____ Records shown
==> umber <==
// cpu
module cpu(
	input clk,
	input reset,
	input logic [15:0] i_mem_rddata,
	input logic i_mem_wait,  
	input logic i_mem_rddatavalid,  
	output logic [15:0] o_mem_wrdata,
	output logic [15:0] o_mem_addr,
	output logic o_mem_rd,
	output logic o_mem_wr
);
	logic PC_write;
	logic Addr_sel;
	logic mem_rd;
	logic mem_wr;
	logic MDR_load;
	logic IR_load;
	logic OpA_sel;
	logic OpAB_load;
	logic [1:0] ALU_1_sel;
	logic [1:0] ALU_2_sel;
	logic [1:0] ALUop_sel;
	logic ALU_out;
	logic RF_write;
	logic Reg_in;
	logic Flag_write;
	logic RF_write_call;
	logic mov_hi;
	logic N, Z, imm;
	logic [3:0] instr;
	datapath data(
		.rst(reset),
		.clk(clk), 
		.i_mem_rddata(i_mem_rddata),
		.i_PC_write(PC_write),
		.i_Addr_sel(Addr_sel),
		.i_mem_wr(mem_wr),
		.i_MDR_load(MDR_load),
		.i_IR_load(IR_load),
		.i_OpA_sel(OpA_sel),
		.i_OpAB_load(OpAB_load),
		.i_ALU_1_sel(ALU_1_sel),
		.i_ALU_2_sel(ALU_2_sel),
		.i_ALUop_sel(ALUop_sel),
		.i_ALU_out(ALU_out),
		.i_RF_write(RF_write),
		.i_Reg_in(Reg_in),
		.i_Flag_write(Flag_write),
		.i_RF_write_call(RF_write_call),
		.i_mov_hi(mov_hi),
		.o_N(N),
		.o_Z(Z),
		.o_instr(instr),
		.o_mem_wrdata(o_mem_wrdata),
		.o_mem_addr(o_mem_addr),
		.o_mem_rd(mem_rd),
		.o_mem_wr(mem_wr),
		.o_imm(imm)
	);
	control control(
		.rst(reset),
		.clk(clk),
		.i_N(N),
		.i_Z(Z),
		.i_instr(instr),
		.i_imm(imm),
		.i_mem_wait(i_mem_wait),
		.i_mem_rddatavalid(i_mem_rddatavalid),  
		.o_PC_write(PC_write),
		.o_Addr_sel(Addr_sel),
		.o_mem_rd(o_mem_rd),
		.o_mem_wr(o_mem_wr),
  ...
clock: 2.63 ns
lec_check: 0
abc_area: 1
cap_margin: 20
core_aspect_ratio: 0.69
core_margin: 2
core_utilization: 72
cts_cluster_diameter: 375
cts_cluster_size: 100
hold_slack_margin: 0.29
place_density_lb_addon: 0.01
setup_slack_margin: 0.77
slew_margin: 20
tns_end_percent: 5
run.sh (not shown) runs the stock make flow with config.mk's settings and CLKGATE_MAP_FILE=.
==> inputs of indigo, as changes to umber <==
CORE_ASPECT_RATIO = unset   (was 0.69)
CORE_UTILIZATION = 70   (was 72)
CTS_CLUSTER_DIAMETER = unset   (was 375)
CTS_CLUSTER_SIZE = unset   (was 100)
HOLD_SLACK_MARGIN = unset   (was 0.29)
PLACE_DENSITY_LB_ADDON = unset   (was 0.01)
SETUP_SLACK_MARGIN = 0.81   (was 0.77)
TNS_END_PERCENT = unset   (was 5)
==> flow/constraint.sdc (replaced) <==
create_clock -name core_clock -period 4.48 [get_ports {clk}]
set_input_delay 0.8960 -clock core_clock [delete_from_list [all_inputs] [get_ports {clk}]]
set_output_delay 0.8960 -clock core_clock [all_outputs]
set_load 0.01 [all_outputs]
==> inputs of xenon, as changes to umber <==
ABC_AREA = unset   (was 1)
CORE_ASPECT_RATIO = unset   (was 0.69)
CORE_UTILIZATION = 40   (was 72)
CTS_CLUSTER_DIAMETER = unset   (was 375)
CTS_CLUSTER_SIZE = unset   (was 100)
HOLD_SLACK_MARGIN = unset   (was 0.29)
PLACE_DENSITY_LB_ADDON = unset   (was 0.01)
SETUP_SLACK_MARGIN = unset   (was 0.77)
TNS_END_PERCENT = unset   (was 5)
==> flow/constraint.sdc (replaced) <==
create_clock -name core_clock -period 4.8 [get_ports {clk}]
set_input_delay 0.9600 -clock core_clock [delete_from_list [all_inputs] [get_ports {clk}]]
set_output_delay 0.9600 -clock core_clock [all_outputs]
set_load 0.01 [all_outputs]
==> qor summary <==
metric                                                         xenon      indigo           umber
Status                              no timing/DRC/antenna violations  no timing/DRC/antenna violations  did not finish
Stage where the flow stopped                                       -           -         5_1_grt
Cell group occupying the most layout area                  registers   registers               -
Post-Place Worst Slack                                      -36.2 ps      179 ps        -1590 ps
Worst-case setup margin in the final layout                   147 ps      199 ps               -
Cell count after synthesis                                      1398        1568            1568
Worst Reg2Reg Path Length in Cells                                20          25               -
Cell Pwr Density                                          727 mW/mm2  865 mW/mm2               -
Number of buffers added by the clock tree synthesis step          26          26               6
Data arrival time of the worst path                          4920 ps     4540 ps               -
Simple-Gate Fraction of Synth Area                             16.4%       20.9%           20.9%
Crit path capture type                                          flop        flop               -
Final total negative setup slack                                0 ps        0 ps               -
Area of the mapped netlist                                0.0132 mm2  0.0130 mm2      0.0130 mm2
Fraction of power spent switching nets                         41.0%       45.1%               -
Die x size                                                    186 um      140 um          166 um

* * *

==> inputs of v12 <==
Starting RTL as in the previous note.
Settings: LEC_CHECK=0, ABC_AREA=1, CAP_MARGIN=0, CORE_ASPECT_RATIO=0.91, CORE_MARGIN=2, CORE_UTILIZATION=72, CTS_CLUSTER_SIZE=39, HOLD_SLACK_MARGIN=0.3, PLACE_DENSITY_LB_ADDON=0.06, SETUP_SLACK_MARGIN=1.15, SLEW_MARGIN=20, TNS_END_PERCENT=40; clock period 3.87 ns.
==> inputs of v27, as changes to v12 <==
==> flow/config.mk (replaced) <==
export PLATFORM = sky130hd
export DESIGN_NAME = cpu
export DESIGN_NICKNAME = cpu
export VERILOG_FILES = /design/flow/design.v
export SDC_FILE = /design/flow/constraint.sdc
export NUM_CORES = 4
export LEC_CHECK = 0
export ABC_AREA = 1
export CAP_MARGIN = 20
export CORE_MARGIN = 2
export CORE_UTILIZATION = 71
export CTS_CLUSTER_SIZE = 17
export PLACE_DENSITY = 0.35
export SETUP_SLACK_MARGIN = -0.11
export SLEW_MARGIN = 20
==> flow/constraint.sdc (replaced) <==
create_clock -name core_clock -period 2.23 [get_ports {clk}]
set_input_delay 0.4460 -clock core_clock [delete_from_list [all_inputs] [get_ports {clk}]]
set_output_delay 0.4460 -clock core_clock [all_outputs]
set_load 0.01 [all_outputs]
==> inputs of v35, as changes to v12 <==
==> flow/config.mk (replaced) <==
export PLATFORM = sky130hd
export DESIGN_NAME = cpu
export DESIGN_NICKNAME = cpu
export VERILOG_FILES = /design/flow/design.v
export SDC_FILE = /design/flow/constraint.sdc
export NUM_CORES = 4
export LEC_CHECK = 0
export CAP_MARGIN = 20
export CORE_MARGIN = 2
export CORE_UTILIZATION = 40
export CTS_CLUSTER_SIZE = 56
export MAX_ROUTING_LAYER = met4
export SLEW_MARGIN = 20
==> flow/constraint.sdc (replaced) <==
create_clock -name core_clock -period 4.8 [get_ports {clk}]
set_input_delay 0.9600 -clock core_clock [delete_from_list [all_inputs] [get_ports {clk}]]
set_output_delay 0.9600 -clock core_clock [all_outputs]
set_load 0.01 [all_outputs]
==> summary of the runs <==
Of v12 and v35, v12 has the higher first-iteration DRC count (gap 140%, measured against v35). Non-clock buffer count: v35 is lower than v12 (43). v12 produced a layout that fails on setup timing. v35 produced a clean layout. v27 ended with an error in 5_1_grt on GRT-0232. Of v12 and v35, v12 has the higher critical path depth (gap 7). In v35 the register-to-register slack is better than in v12, by 0.56 ns.

* * *

==> exp/nickel: inputs <==
cpu again, from the RTL that the note above started with.
Design cpu, start of the top module:
module cpu(
	input clk,
	input reset,
	input logic [15:0] i_mem_rddata,
	input logic i_mem_wait,  
	input logic i_mem_rddatavalid,  
	output logic [15:0] o_mem_wrdata,
	output logic [15:0] o_mem_addr,
	output logic o_mem_rd,
	output logic o_mem_wr
);
Settings: LEC_CHECK=0, ABC_AREA=1, CAP_MARGIN=20, CORE_ASPECT_RATIO=0.92, CORE_MARGIN=2, CORE_UTILIZATION=72, CTS_CLUSTER_DIAMETER=359, CTS_CLUSTER_SIZE=14, HOLD_SLACK_MARGIN=-0.09, PLACE_DENSITY_LB_ADDON=0.19, SETUP_SLACK_MARGIN=0.45, SLEW_MARGIN=20; clock period 3.91 ns.
==> exp/umber: changes against exp/nickel <==
CTS_CLUSTER_DIAMETER = 138   (was 359)
CTS_CLUSTER_SIZE = 47   (was 14)
HOLD_SLACK_MARGIN = not set   (was -0.09)
PLACE_DENSITY_LB_ADDON = 0.01   (was 0.19)
SETUP_SLACK_MARGIN = 0.81   (was 0.45)
SLEW_MARGIN = 35   (was 20)
==> flow/constraint.sdc (replaced) <==
create_clock -name core_clock -period 2.75 [get_ports {clk}]
set_input_delay 0.5500 -clock core_clock [delete_from_list [all_inputs] [get_ports {clk}]]
set_output_delay 0.5500 -clock core_clock [all_outputs]
set_load 0.01 [all_outputs]
==> exp/amber: changes against exp/nickel <==
CORE_ASPECT_RATIO = not set   (was 0.92)
CORE_UTILIZATION = 70   (was 72)
CTS_CLUSTER_DIAMETER = not set   (was 359)
CTS_CLUSTER_SIZE = not set   (was 14)
HOLD_SLACK_MARGIN = not set   (was -0.09)
PLACE_DENSITY_LB_ADDON = not set   (was 0.19)
==> results <==
exp/amber completed, yet does not pass: setup timing. exp/umber never finished: it broke off in 5_1_grt. exp/nickel finished but fails on setup timing. Critical path depth is the same in exp/nickel and exp/amber. Between exp/amber and exp/nickel, the lower setup slack is in exp/amber (gap 0.14 ns). Between exp/amber and exp/nickel, the lower combinational power is in exp/nickel (gap 5.2%, measured against exp/nickel). Synthesized cell count is the same in exp/nickel and exp/umber. Against exp/amber, the register-to-register slack of exp/nickel is higher by 0.14 ns.
==> figures <==
item	exp/amber	exp/nickel	exp/umber
Result of the run	complete, but fails checks	complete, but fails checks	did not finish
Failing step	-	-	5_1_grt
Reasons for failing layout checks	setup timing	setup timing	-
Detailed-placement wirelength estimate	28000 um	28500 um	30300 um
First-pass detailed-route iteration total	23	8	-
Post-layout period usage of the worst path	108%	105%	-
Cell leakage power	6.93 nW	6.81 nW	-
Horizontal extent of the die	140 um	144 um	144 um
Launching instance or port of the critical path	data.IR[2]$_SDFFCE_PN0P_	data.IR[2]$_SDFFCE_PN0P_	-
Cell depth of the worst flop-to-flop path	26	26	-
Sort of element at the end of the critical path	register	register	-
TritonCTS clock tree	done	done	-
Max power group	combinational logic	combinational logic	-
CTS buffer count	25	21	9

* * *

==> inputs of job 9026 <==
Starting RTL as in the previous note.
export LEC_CHECK = 0
export CAP_MARGIN = 20
export CELL_PAD_IN_SITES_DETAIL_PLACEMENT = 2
export CORE_ASPECT_RATIO = 0.73
export CORE_MARGIN = 10
export CORE_UTILIZATION = 53
export CTS_CLUSTER_DIAMETER = 358
export CTS_CLUSTER_SIZE = 25
export GPL_TIMING_DRIVEN = 0
export MAX_ROUTING_LAYER = met4
export PLACE_DENSITY_LB_ADDON = 0.23
export SLEW_MARGIN = 15
create_clock -name core_clock -period 5.3 [get_ports {clk}]
==> job 1454 (differences from job 9026) <==
Settings changed: ABC_AREA set to 1, CELL_PAD_IN_SITES_DETAIL_PLACEMENT 2 to unset, CORE_ASPECT_RATIO 0.73 to unset, CORE_MARGIN 10 to 2, CORE_UTILIZATION 53 to 71, CTS_CLUSTER_DIAMETER 358 to unset, CTS_CLUSTER_SIZE 25 to 17, GPL_TIMING_DRIVEN 0 to unset, MAX_ROUTING_LAYER met4 to unset, PLACE_DENSITY_LB_ADDON 0.23 to 0.06, SETUP_SLACK_MARGIN set to 0.42, SLEW_MARGIN 15 to 20.
==> flow/constraint.sdc (replaced) <==
create_clock -name core_clock -period 3.19 [get_ports {clk}]
set_input_delay 0.6380 -clock core_clock [delete_from_list [all_inputs] [get_ports {clk}]]
set_output_delay 0.6380 -clock core_clock [all_outputs]
set_load 0.01 [all_outputs]
==> job 8692 (differences from job 9026) <==
Settings changed: ABC_AREA set to 1, CELL_PAD_IN_SITES_DETAIL_PLACEMENT 2 to unset, CORE_ASPECT_RATIO 0.73 to 0.89, CORE_MARGIN 10 to 2, CORE_UTILIZATION 53 to 72, CTS_CLUSTER_DIAMETER 358 to 373, CTS_CLUSTER_SIZE 25 to 24, GPL_TIMING_DRIVEN 0 to unset, HOLD_SLACK_MARGIN set to -0.05, MAX_ROUTING_LAYER met4 to unset, PLACE_DENSITY set to 0.37, PLACE_DENSITY_LB_ADDON 0.23 to unset, SETUP_SLACK_MARGIN set to 0.67, SLEW_MARGIN 15 to 20.
==> flow/constraint.sdc (replaced) <==
create_clock -name core_clock -period 2.66 [get_ports {clk}]
set_input_delay 0.5320 -clock core_clock [delete_from_list [all_inputs] [get_ports {clk}]]
set_output_delay 0.5320 -clock core_clock [all_outputs]
set_load 0.01 [all_outputs]
==> results <==
Job 1454 finished with setup timing left. Job 8692 stopped in 5_1_grt on GRT-0232. Job 9026 ended with an error in 3_5_place_dp with DPL-0033. Synthesized cell count is the same in job 1454 and job 8692. In area after synthesis, job 1454 and job 8692 do not differ. Against job 1454, the die size of job 9026 is higher by about 64%.
==> figures <==
	job 8692	job 1454	job 9026
Chip Area, Yosys	13000 um^2	13000 um^2	13200 um^2
Post-Syn Area	13000 um^2	13000 um^2	13200 um^2
Setup Buffers After CTS	38	32	-
Chip width	146 um	139 um	205 um
Largest buffer count on any clock path	3	3	-
Area fraction in xor and xnor cells	0.0135	0.0135	0.0145
Area share of fa/ha/maj cells after synthesis	0.0170	0.0170	0.0174
Simple-gate area share of the yosys netlist	0.209	0.209	0.164
Post-Synthesis Net Count	1605	1605	1435
Yosys stat cell total	1568	1568	1398
Seq/Total Area, Yosys	0.506	0.506	0.496
Routability cong.	1.02	1.00	1.03
Hold bufs inserted after CTS	0	0	-
Result of the run	did not finish	complete, but fails checks	did not finish
Last stage reached	5_1_grt	-	3_5_place_dp
Layout check failures	-	setup timing	-
Largest type area fraction	0.282	0.282	0.276
Syn_area_per_cell	8.27 um^2	8.27 um^2	9.47 um^2
CTS Buf Count	14	26	-
Cell area reported after detailed placement	15100 um^2	14800 um^2	-
Share of synthesized area spent on multiplexers	0	0	0.0846

* * *

==> trial 76: inputs <==
cpu again, from the RTL that the note above started with.
Design cpu, start of the top module:
module cpu(
	input clk,
	input reset,
	input logic [15:0] i_mem_rddata,
	input logic i_mem_wait,  
	input logic i_mem_rddatavalid,  
	output logic [15:0] o_mem_wrdata,
	output logic [15:0] o_mem_addr,
	output logic o_mem_rd,
	output logic o_mem_wr
);
==> flow/config.mk <==
export PLATFORM = sky130hd
export DESIGN_NAME = cpu
export DESIGN_NICKNAME = cpu
export VERILOG_FILES = /design/flow/design.v
export SDC_FILE = /design/flow/constraint.sdc
export NUM_CORES = 4
export LEC_CHECK = 0
export CAP_MARGIN = 20
export CORE_MARGIN = 2
export CORE_UTILIZATION = 65
export SETUP_SLACK_MARGIN = 0.81
export SLEW_MARGIN = 20
==> flow/constraint.sdc <==
create_clock -name core_clock -period 3.38 [get_ports {clk}]
set_input_delay 0.6760 -clock core_clock [delete_from_list [all_inputs] [get_ports {clk}]]
set_output_delay 0.6760 -clock core_clock [all_outputs]
set_load 0.01 [all_outputs]
==> inputs of build 87, as changes to trial 76 <==
==> flow/config.mk (replaced) <==
export PLATFORM = sky130hd
export DESIGN_NAME = cpu
export DESIGN_NICKNAME = cpu
export VERILOG_FILES = /design/flow/design.v
export SDC_FILE = /design/flow/constraint.sdc
export NUM_CORES = 4
export LEC_CHECK = 0
export ABC_AREA = 1
export CAP_MARGIN = 20
export CORE_MARGIN = 2
export CORE_UTILIZATION = 70
export SLEW_MARGIN = 20
==> flow/constraint.sdc (replaced) <==
create_clock -name core_clock -period 2.4 [get_ports {clk}]
set_input_delay 0.4800 -clock core_clock [delete_from_list [all_inputs] [get_ports {clk}]]
set_output_delay 0.4800 -clock core_clock [all_outputs]
set_load 0.01 [all_outputs]
==> Changelog: implementation <==
## Flow update

* Area leader share at 27.6%
* Status: finished with violations
* # setup viols final at 29
* Combinational gate area at 6790 sq um
* PnR worst setup slack at -1.11 ns
* Synth Area per Inst at 9.47 sq um
* MI comb cells at 1,031
* Fail Reasons: negative setup slack
* Slowest CP cell: or3b_4
* Core area at 20,100 sq um
* Stages on the worst setup path at 21
* Fp util at 65.9%
* Hold_ws at 0.480 ns
* CTS tree: built
Source of the figures above: trial 76

==> Changelog: implementation <==
### Metrics

* Status: did not finish
* Exit stage: global routing
* Tool error: [ERROR GRT-0232] Routing congestion too high. Check the congestion heatmap in the GUI.
* Ports at 54
* Fp util at 71.7%
* Core area at 18,100 sq um
* I/O Buffers at 53
* CTS H-Tree Depth at 1
* Area leader share at 28.2%
* Grt met1 use at 94.1%
* Synth Area per Inst at 8.27 sq um
* Placed insts at 1,992
* Register area share after synthesis at 50.6%
Source of the figures above: build 87

No activity file was given, so power comes from the tool's default toggle rates.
________
**Problem details**
Repeat the data word for word, starting at its first line and stopping after the line that contains "logic mem_rd;".

**Result of this exercise**
==> umber <==
// cpu
module cpu(
	input clk,
	input reset,
	input logic [15:0] i_mem_rddata,
	input logic i_mem_wait,  
	input logic i_mem_rddatavalid,  
	output logic [15:0] o_mem_wrdata,
	output logic [15:0] o_mem_addr,
	output logic o_mem_rd,
	output logic o_mem_wr
);
	logic PC_write;
	logic Addr_sel;
	logic mem_rd;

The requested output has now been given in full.